YOUR ASSIGNMENT —
Check each line of the data, and copy those where "when" appears.

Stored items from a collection
※

==> src/rtl/fetch_unit_if.sv <==
// Bundle of the fetch unit's memory/control handshake signals.
// Optional InstrCount exists only when FETCH_INSTR_COUNT_EN is defined.
interface fetch_unit_if;
    import cpu_types_pkg::*;

    logic    iHit;
    word_t   iload;
    logic    dHit;
    logic    dMemRe;
    logic    dMemWr;
    logic    Halt;
    logic    PcSrc;
    logic    JType;
    logic    JReg;
    word_t   ImmExt;
    word_t   RegTarget;

    logic    iMemRe;
    word_t   iMemAddr;
    word_t   Instr;
    opcode_t InstrOp;
    funct_t  InstrFunc;
    word_t   PcPlus4;
    logic    PcCountEn;
    logic    Halted;
`ifdef FETCH_INSTR_COUNT_EN
    word_t   InstrCount;
`endif

    modport fu (
        input  iHit, iload, dHit, dMemRe, dMemWr, Halt, PcSrc, JType, JReg, ImmExt, RegTarget,
        output iMemRe, iMemAddr, Instr, InstrOp, InstrFunc, PcPlus4, PcCountEn, Halted
`ifdef FETCH_INSTR_COUNT_EN
        , output InstrCount
`endif
    );

    modport tb (
        output iHit, iload, dHit, dMemRe, dMemWr, Halt, PcSrc, JType, JReg, ImmExt, RegTarget,
        input  iMemRe, iMemAddr, Instr, InstrOp, InstrFunc, PcPlus4, PcCountEn, Halted
`ifdef FETCH_INSTR_COUNT_EN
        , input InstrCount
`endif
    );

endinterface

==> src/rtl/fetch_unit_npc_logic.sv <==
// Combinational next-PC selection: JR > J/JAL > taken branch > sequential.
module npc_logic
    import cpu_types_pkg::*;
(
    input  word_t       pcPlus4,
    input  logic [25:0] jumpIndex,
    input  word_t       immExt,
    input  word_t       regTarget,
    input  logic        pcSrc,
    input  logic        jType,
    input  logic        jReg,
    output word_t       nextPc
);

    // Priority mux over the four PC sources; all sums wrap modulo 2^32.
    always_comb begin
        // NOTE: assign a default before any branch so no path leaves nextPc unassigned (which would infer a latch).
        nextPc = pcPlus4;
        if (jReg) begin
            nextPc = regTarget;
        end else if (jType) begin
            nextPc = jumpTarget(pcPlus4[31:28], jumpIndex);
        end else if (pcSrc) begin
            nextPc = pcPlus4 + (immExt << 2);
        end
    end

endmodule

==> src/rtl/fetch_unit.sv <==
// Instruction fetch unit: IFETCH/EXEC/HALTED sequencer owning PC and the
// latched instruction. Define FETCH_INSTR_COUNT_EN to add the InstrCount
// retired-instruction counter output.
module fetch_unit
    import cpu_types_pkg::*;
#(
    parameter word_t PC_INIT = 32'h0000_0000
) (
    input  logic     CLK,
    input  logic     nRST,
    fetch_unit_if.fu bus
);

    fetch_state_t state;
    word_t        pc;
    word_t        instr;
    word_t        pcPlus4;
    word_t        nextPc;
    logic         iMemRe;
    logic         pcCountEn;
    logic         halted;
    logic         dataPending;
    logic         advance;

    assign pcPlus4     = pc + PC_STEP;
    assign dataPending = bus.dMemRe | bus.dMemWr;
    // PC moves only when executing a non-halt instruction whose data access (if any) completes.
    assign advance     = (state == EXEC) && !bus.Halt && (!dataPending || bus.dHit);

    npc_logic npcLogic (
        .pcPlus4   (pcPlus4),
        .jumpIndex (instr[25:0]),
        .immExt    (bus.ImmExt),
        .regTarget (bus.RegTarget),
        .pcSrc     (bus.PcSrc),
        .jType     (bus.JType),
        .jReg      (bus.JReg),
        .nextPc    (nextPc)
    );

    // Fetch sequencer with registered iMemRe/PcCountEn/Halted; reset abandons any pending access.
    always_ff @(posedge CLK or negedge nRST) begin
        if (!nRST) begin
            state     <= IFETCH;
            pc        <= PC_INIT;
            instr     <= '0;
            iMemRe    <= 1'b1;
            pcCountEn <= 1'b0;
            halted    <= 1'b0;
        end else begin
            // NOTE: non-blocking assignments so every register samples pre-edge values, matching flop behaviour.
            pcCountEn <= 1'b0;
            case (state)
                IFETCH: begin
                    if (bus.iHit) begin
                        instr  <= bus.iload;
                        state  <= EXEC;
                        iMemRe <= 1'b0;
                    end
                end
                EXEC: begin
                    if (bus.Halt) begin
                        state  <= HALTED;
                        halted <= 1'b1;
                        iMemRe <= 1'b0;
                    end else if (advance) begin
                        pc        <= nextPc;
                        pcCountEn <= 1'b1;
                        state     <= IFETCH;
                        iMemRe    <= 1'b1;
                    end
                end
                HALTED: begin
                    iMemRe <= 1'b0;
                end
                default: begin
                    state <= HALTED;
                end
            endcase
        end
    end

`ifdef FETCH_INSTR_COUNT_EN
    word_t instrCount;

    // Count each PC advance; frozen in HALTED because advance never fires there.
    always_ff @(posedge CLK or negedge nRST) begin
        if (!nRST) begin
            instrCount <= '0;
        end else if (advance) begin
            instrCount <= instrCount + 32'd1;
        end
    end

    assign bus.InstrCount = instrCount;
`endif

    assign bus.iMemRe    = iMemRe;
    assign bus.iMemAddr  = pc;
    assign bus.Instr     = instr;
    assign bus.InstrOp   = opcode_t'(instr[31:26]);
    assign bus.InstrFunc = funct_t'(instr[5:0]);
    assign bus.PcPlus4   = pcPlus4;
    assign bus.PcCountEn = pcCountEn;
    assign bus.Halted    = halted;

endmodule

==> src/flat_wrapper.sv <==
// flat-port wrapper written by rule: the top's interface ports become plain ports
module fetch_unit_flat import cpu_types_pkg::*;
#(
    parameter word_t PC_INIT = 32'h0000_0000
)
  (CLK, nRST, bus_iHit, bus_iload, bus_dHit, bus_dMemRe, bus_dMemWr, bus_Halt, bus_PcSrc, bus_JType, bus_JReg, bus_ImmExt, bus_RegTarget, bus_iMemRe, bus_iMemAddr, bus_Instr, bus_InstrOp, bus_InstrFunc, bus_PcPlus4, bus_PcCountEn, bus_Halted);
  fetch_unit_if bus_i ();
  input  logic CLK;
  input  logic nRST;
  input wire logic [$bits(bus_i.iHit)-1:0] bus_iHit;
  input wire logic [$bits(bus_i.iload)-1:0] bus_iload;
  input wire logic [$bits(bus_i.dHit)-1:0] bus_dHit;
  input wire logic [$bits(bus_i.dMemRe)-1:0] bus_dMemRe;
  input wire logic [$bits(bus_i.dMemWr)-1:0] bus_dMemWr;
  input wire logic [$bits(bus_i.Halt)-1:0] bus_Halt;
  input wire logic [$bits(bus_i.PcSrc)-1:0] bus_PcSrc;
  input wire logic [$bits(bus_i.JType)-1:0] bus_JType;
  input wire logic [$bits(bus_i.JReg)-1:0] bus_JReg;
  input wire logic [$bits(bus_i.ImmExt)-1:0] bus_ImmExt;
  input wire logic [$bits(bus_i.RegTarget)-1:0] bus_RegTarget;
  output wire logic [$bits(bus_i.iMemRe)-1:0] bus_iMemRe;
  output wire logic [$bits(bus_i.iMemAddr)-1:0] bus_iMemAddr;
  output wire logic [$bits(bus_i.Instr)-1:0] bus_Instr;
  output wire logic [$bits(bus_i.InstrOp)-1:0] bus_InstrOp;
  output wire logic [$bits(bus_i.InstrFunc)-1:0] bus_InstrFunc;
  output wire logic [$bits(bus_i.PcPlus4)-1:0] bus_PcPlus4;
  output wire logic [$bits(bus_i.PcCountEn)-1:0] bus_PcCountEn;
  output wire logic [$bits(bus_i.Halted)-1:0] bus_Halted;
  assign bus_i.iHit = bus_iHit;
  assign bus_i.iload = bus_iload;
  assign bus_i.dHit = bus_dHit;
  assign bus_i.dMemRe = bus_dMemRe;
  assign bus_i.dMemWr = bus_dMemWr;
  assign bus_i.Halt = bus_Halt;
  assign bus_i.PcSrc = bus_PcSrc;
  assign bus_i.JType = bus_JType;
  assign bus_i.JReg = bus_JReg;
  assign bus_i.ImmExt = bus_ImmExt;
  assign bus_i.RegTarget = bus_RegTarget;
  assign bus_iMemRe = bus_i.iMemRe;
  assign bus_iMemAddr = bus_i.iMemAddr;
  assign bus_Instr = bus_i.Instr;
  assign bus_InstrOp = bus_i.InstrOp;
  assign bus_InstrFunc = bus_i.InstrFunc;
  assign bus_PcPlus4 = bus_i.PcPlus4;
  assign bus_PcCountEn = bus_i.PcCountEn;
  assign bus_Halted = bus_i.Halted;
  fetch_unit #(.PC_INIT(PC_INIT)) u_core (.CLK(CLK), .nRST(nRST), .bus(bus_i));
endmodule
==> config.mk <==
export PLATFORM = sky130hd
export DESIGN_NAME = fetch_unit_flat
export DESIGN_NICKNAME = d
export VERILOG_FILES = /design/src/rtl/fetch_unit_pkg.sv /design/src/rtl/fetch_unit_if.sv /design/src/rtl/fetch_unit_npc_logic.sv /design/src/rtl/fetch_unit.sv /design/src/flat_wrapper.sv
export SDC_FILE = /design/constraint.sdc
export NUM_CORES = 1
export LEC_CHECK = 0
export ABC_AREA = 0
export CORE_AREA = 3 3 117 119
export DETAILED_ROUTE_END_ITERATION = 8
export DIE_AREA = 0 0 120 122
export PLACE_DENSITY_LB_ADDON = 0.05
export REMOVE_ABC_BUFFERS = 1
export SYNTH_ARGS = -nofsm -noshare
export SYNTH_HDL_FRONTEND = slang
export SYNTH_SLANG_ARGS = --single-unit
export TNS_END_PERCENT = 100
==> constraint.sdc <==
create_clock -name CLK -period 3.9 [get_ports CLK]
set_input_delay 0.78 -clock CLK [delete_from_list [all_inputs] [get_ports CLK]]
set_output_delay 0.78 -clock CLK [all_outputs]
set_load 0.02 [all_outputs]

※

YOUR RESPONSE —
// Optional InstrCount exists only when FETCH_INSTR_COUNT_EN is defined.
    // PC moves only when executing a non-halt instruction whose data access (if any) completes.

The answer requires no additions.